### [SUPPLIED RECORDS]
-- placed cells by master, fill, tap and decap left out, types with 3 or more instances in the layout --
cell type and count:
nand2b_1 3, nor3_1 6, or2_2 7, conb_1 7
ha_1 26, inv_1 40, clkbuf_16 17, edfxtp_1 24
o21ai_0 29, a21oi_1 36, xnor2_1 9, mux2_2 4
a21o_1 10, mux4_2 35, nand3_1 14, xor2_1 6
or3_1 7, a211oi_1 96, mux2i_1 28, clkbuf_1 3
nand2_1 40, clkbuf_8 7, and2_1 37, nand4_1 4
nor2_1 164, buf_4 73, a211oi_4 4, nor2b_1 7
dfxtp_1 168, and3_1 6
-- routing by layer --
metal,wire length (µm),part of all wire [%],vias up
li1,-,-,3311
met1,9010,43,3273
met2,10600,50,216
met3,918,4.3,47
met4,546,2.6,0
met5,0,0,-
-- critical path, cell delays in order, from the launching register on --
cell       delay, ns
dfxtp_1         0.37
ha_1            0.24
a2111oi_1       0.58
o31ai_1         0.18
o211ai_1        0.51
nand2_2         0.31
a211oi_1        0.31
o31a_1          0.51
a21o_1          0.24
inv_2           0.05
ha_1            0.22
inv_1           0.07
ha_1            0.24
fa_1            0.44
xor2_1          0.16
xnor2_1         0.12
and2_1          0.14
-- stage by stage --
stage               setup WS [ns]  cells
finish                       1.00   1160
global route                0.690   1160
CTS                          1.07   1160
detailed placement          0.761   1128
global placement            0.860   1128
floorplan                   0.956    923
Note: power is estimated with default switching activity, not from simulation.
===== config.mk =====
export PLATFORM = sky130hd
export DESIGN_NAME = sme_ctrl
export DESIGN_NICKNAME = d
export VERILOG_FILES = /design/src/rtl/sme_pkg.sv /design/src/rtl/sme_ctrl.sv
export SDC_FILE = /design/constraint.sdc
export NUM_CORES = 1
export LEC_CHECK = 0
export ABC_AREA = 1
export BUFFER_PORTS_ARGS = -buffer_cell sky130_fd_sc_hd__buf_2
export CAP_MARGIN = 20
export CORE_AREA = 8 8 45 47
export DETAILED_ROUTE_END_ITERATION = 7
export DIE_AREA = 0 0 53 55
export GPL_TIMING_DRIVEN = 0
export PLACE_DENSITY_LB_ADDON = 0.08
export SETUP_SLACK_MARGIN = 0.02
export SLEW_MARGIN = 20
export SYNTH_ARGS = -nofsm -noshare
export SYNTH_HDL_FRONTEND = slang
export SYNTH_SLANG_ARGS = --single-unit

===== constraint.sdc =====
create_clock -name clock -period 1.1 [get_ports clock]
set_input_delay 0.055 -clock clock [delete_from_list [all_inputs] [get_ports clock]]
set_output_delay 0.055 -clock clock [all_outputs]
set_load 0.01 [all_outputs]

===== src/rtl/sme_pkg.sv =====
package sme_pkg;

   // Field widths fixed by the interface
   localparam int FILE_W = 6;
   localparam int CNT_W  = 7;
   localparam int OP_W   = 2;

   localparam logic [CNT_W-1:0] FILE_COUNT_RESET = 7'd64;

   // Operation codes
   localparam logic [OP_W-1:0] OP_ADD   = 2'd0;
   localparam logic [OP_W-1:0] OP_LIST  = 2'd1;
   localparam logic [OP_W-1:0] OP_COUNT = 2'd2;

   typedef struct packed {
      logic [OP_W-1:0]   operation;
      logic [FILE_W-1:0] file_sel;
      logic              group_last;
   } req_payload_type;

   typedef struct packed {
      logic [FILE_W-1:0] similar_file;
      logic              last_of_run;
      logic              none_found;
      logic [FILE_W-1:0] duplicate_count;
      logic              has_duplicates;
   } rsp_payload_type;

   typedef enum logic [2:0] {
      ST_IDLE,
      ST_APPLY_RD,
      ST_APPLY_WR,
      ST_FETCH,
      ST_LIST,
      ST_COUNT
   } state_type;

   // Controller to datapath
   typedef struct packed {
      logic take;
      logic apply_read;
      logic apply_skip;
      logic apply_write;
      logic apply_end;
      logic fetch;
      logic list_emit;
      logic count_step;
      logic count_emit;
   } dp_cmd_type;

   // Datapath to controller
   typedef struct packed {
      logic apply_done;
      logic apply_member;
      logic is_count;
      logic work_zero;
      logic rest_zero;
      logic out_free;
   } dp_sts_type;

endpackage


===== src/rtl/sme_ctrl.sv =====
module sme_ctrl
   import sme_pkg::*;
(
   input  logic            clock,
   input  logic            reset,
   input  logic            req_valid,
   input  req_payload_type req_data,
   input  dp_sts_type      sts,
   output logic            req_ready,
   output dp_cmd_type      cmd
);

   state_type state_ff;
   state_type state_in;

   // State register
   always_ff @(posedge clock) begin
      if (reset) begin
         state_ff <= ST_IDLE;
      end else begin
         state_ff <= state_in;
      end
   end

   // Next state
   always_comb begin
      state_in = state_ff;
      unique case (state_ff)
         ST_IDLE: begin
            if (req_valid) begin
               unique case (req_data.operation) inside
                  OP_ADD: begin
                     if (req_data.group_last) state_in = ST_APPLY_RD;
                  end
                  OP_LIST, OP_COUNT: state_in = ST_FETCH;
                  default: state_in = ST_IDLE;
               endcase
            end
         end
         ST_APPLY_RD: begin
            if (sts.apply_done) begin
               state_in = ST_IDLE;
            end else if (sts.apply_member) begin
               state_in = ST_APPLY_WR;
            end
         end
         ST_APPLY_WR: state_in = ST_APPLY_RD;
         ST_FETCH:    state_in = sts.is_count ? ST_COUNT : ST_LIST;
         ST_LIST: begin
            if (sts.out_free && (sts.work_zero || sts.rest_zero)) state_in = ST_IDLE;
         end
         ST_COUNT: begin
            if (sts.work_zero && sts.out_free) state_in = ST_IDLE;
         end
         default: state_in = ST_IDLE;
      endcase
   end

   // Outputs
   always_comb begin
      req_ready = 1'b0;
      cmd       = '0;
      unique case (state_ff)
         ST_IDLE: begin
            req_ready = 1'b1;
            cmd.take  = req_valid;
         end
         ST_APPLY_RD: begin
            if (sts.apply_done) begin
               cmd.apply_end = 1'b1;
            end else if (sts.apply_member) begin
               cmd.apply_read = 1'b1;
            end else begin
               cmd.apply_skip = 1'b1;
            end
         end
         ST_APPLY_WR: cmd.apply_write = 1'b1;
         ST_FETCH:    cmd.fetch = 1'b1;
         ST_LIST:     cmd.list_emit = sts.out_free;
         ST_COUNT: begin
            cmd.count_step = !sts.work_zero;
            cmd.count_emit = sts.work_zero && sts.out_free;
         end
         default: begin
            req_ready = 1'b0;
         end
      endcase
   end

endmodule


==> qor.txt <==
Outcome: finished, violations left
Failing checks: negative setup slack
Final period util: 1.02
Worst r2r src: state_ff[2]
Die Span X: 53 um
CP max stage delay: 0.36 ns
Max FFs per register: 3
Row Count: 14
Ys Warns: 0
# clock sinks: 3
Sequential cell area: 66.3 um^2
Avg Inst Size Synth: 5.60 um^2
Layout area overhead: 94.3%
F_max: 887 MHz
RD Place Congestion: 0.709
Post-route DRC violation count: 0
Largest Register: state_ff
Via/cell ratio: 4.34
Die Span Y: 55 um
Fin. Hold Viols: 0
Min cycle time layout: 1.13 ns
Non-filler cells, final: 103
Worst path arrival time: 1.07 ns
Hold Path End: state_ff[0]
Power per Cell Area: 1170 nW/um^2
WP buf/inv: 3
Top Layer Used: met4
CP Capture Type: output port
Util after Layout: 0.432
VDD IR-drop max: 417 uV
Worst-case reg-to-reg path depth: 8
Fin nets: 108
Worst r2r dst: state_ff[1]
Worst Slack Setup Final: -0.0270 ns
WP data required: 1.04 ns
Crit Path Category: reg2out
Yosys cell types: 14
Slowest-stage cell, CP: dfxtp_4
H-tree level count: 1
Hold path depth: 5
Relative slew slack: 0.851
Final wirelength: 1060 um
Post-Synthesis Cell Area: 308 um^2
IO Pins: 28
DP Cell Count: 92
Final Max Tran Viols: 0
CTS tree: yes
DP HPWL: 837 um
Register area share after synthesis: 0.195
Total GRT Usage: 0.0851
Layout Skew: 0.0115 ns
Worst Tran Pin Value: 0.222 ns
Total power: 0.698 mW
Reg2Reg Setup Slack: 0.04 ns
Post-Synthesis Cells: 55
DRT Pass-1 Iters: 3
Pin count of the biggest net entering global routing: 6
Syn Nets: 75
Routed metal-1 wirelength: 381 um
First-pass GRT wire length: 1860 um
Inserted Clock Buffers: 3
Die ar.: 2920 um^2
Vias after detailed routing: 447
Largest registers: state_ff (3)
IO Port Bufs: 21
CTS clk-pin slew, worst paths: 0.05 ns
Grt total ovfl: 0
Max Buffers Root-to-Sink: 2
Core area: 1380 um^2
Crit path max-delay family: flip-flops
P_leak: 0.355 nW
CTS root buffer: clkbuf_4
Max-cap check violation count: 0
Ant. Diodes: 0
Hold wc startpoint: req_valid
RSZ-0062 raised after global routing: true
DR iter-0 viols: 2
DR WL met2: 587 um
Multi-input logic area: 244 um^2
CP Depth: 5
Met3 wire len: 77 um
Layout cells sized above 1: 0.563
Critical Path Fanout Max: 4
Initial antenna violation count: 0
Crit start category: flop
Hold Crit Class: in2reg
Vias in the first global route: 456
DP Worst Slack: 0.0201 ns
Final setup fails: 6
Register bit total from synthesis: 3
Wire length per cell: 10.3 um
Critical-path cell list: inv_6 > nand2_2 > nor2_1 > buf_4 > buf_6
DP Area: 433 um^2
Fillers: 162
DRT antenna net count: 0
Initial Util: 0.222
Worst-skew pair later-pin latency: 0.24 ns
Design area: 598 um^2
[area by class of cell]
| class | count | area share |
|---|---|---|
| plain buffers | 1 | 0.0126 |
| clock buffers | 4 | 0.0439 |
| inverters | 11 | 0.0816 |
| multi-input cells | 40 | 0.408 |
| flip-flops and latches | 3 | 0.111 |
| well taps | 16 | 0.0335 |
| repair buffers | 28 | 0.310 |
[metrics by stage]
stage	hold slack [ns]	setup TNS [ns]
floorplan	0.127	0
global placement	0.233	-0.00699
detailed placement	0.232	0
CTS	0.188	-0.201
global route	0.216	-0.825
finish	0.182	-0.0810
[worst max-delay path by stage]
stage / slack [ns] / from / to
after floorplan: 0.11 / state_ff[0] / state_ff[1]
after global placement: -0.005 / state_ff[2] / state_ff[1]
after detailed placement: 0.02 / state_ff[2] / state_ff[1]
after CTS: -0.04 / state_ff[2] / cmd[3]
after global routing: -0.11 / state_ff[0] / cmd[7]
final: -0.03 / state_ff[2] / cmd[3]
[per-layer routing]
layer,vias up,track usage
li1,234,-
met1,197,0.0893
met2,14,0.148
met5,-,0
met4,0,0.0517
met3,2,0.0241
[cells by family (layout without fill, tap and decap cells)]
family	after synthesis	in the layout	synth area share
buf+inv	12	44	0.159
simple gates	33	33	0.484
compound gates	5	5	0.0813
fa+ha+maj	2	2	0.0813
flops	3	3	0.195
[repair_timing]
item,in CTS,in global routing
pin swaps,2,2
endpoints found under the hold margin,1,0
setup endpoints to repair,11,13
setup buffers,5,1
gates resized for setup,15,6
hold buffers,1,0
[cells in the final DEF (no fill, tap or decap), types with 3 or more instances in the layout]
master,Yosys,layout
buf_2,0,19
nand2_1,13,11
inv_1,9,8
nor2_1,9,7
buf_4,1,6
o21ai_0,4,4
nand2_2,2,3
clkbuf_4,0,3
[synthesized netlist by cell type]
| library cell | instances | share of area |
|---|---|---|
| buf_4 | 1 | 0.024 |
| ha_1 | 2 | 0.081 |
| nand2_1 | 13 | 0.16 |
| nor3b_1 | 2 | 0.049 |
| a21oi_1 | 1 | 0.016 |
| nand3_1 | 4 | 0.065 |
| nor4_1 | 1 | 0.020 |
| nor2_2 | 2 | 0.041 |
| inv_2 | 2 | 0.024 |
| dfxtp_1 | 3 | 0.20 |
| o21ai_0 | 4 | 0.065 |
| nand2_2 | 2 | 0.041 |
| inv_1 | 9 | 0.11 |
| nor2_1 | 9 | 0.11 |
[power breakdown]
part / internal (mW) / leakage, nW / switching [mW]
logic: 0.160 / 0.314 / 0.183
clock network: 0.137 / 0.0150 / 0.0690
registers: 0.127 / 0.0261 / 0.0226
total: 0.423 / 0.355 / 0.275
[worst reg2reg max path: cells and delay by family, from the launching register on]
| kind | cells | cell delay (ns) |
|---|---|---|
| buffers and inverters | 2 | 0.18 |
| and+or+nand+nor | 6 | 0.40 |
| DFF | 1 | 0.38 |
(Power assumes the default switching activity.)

### [PROBLEM]
Only the lines from the start of the material through the line bearing "or3_1 7, a211oi_1 96, mux2i_1 28, clkbuf_1 3" are needed, restated exactly, with both end lines included.

### [REPLY]
-- placed cells by master, fill, tap and decap left out, types with 3 or more instances in the layout --
cell type and count:
nand2b_1 3, nor3_1 6, or2_2 7, conb_1 7
ha_1 26, inv_1 40, clkbuf_16 17, edfxtp_1 24
o21ai_0 29, a21oi_1 36, xnor2_1 9, mux2_2 4
a21o_1 10, mux4_2 35, nand3_1 14, xor2_1 6
or3_1 7, a211oi_1 96, mux2i_1 28, clkbuf_1 3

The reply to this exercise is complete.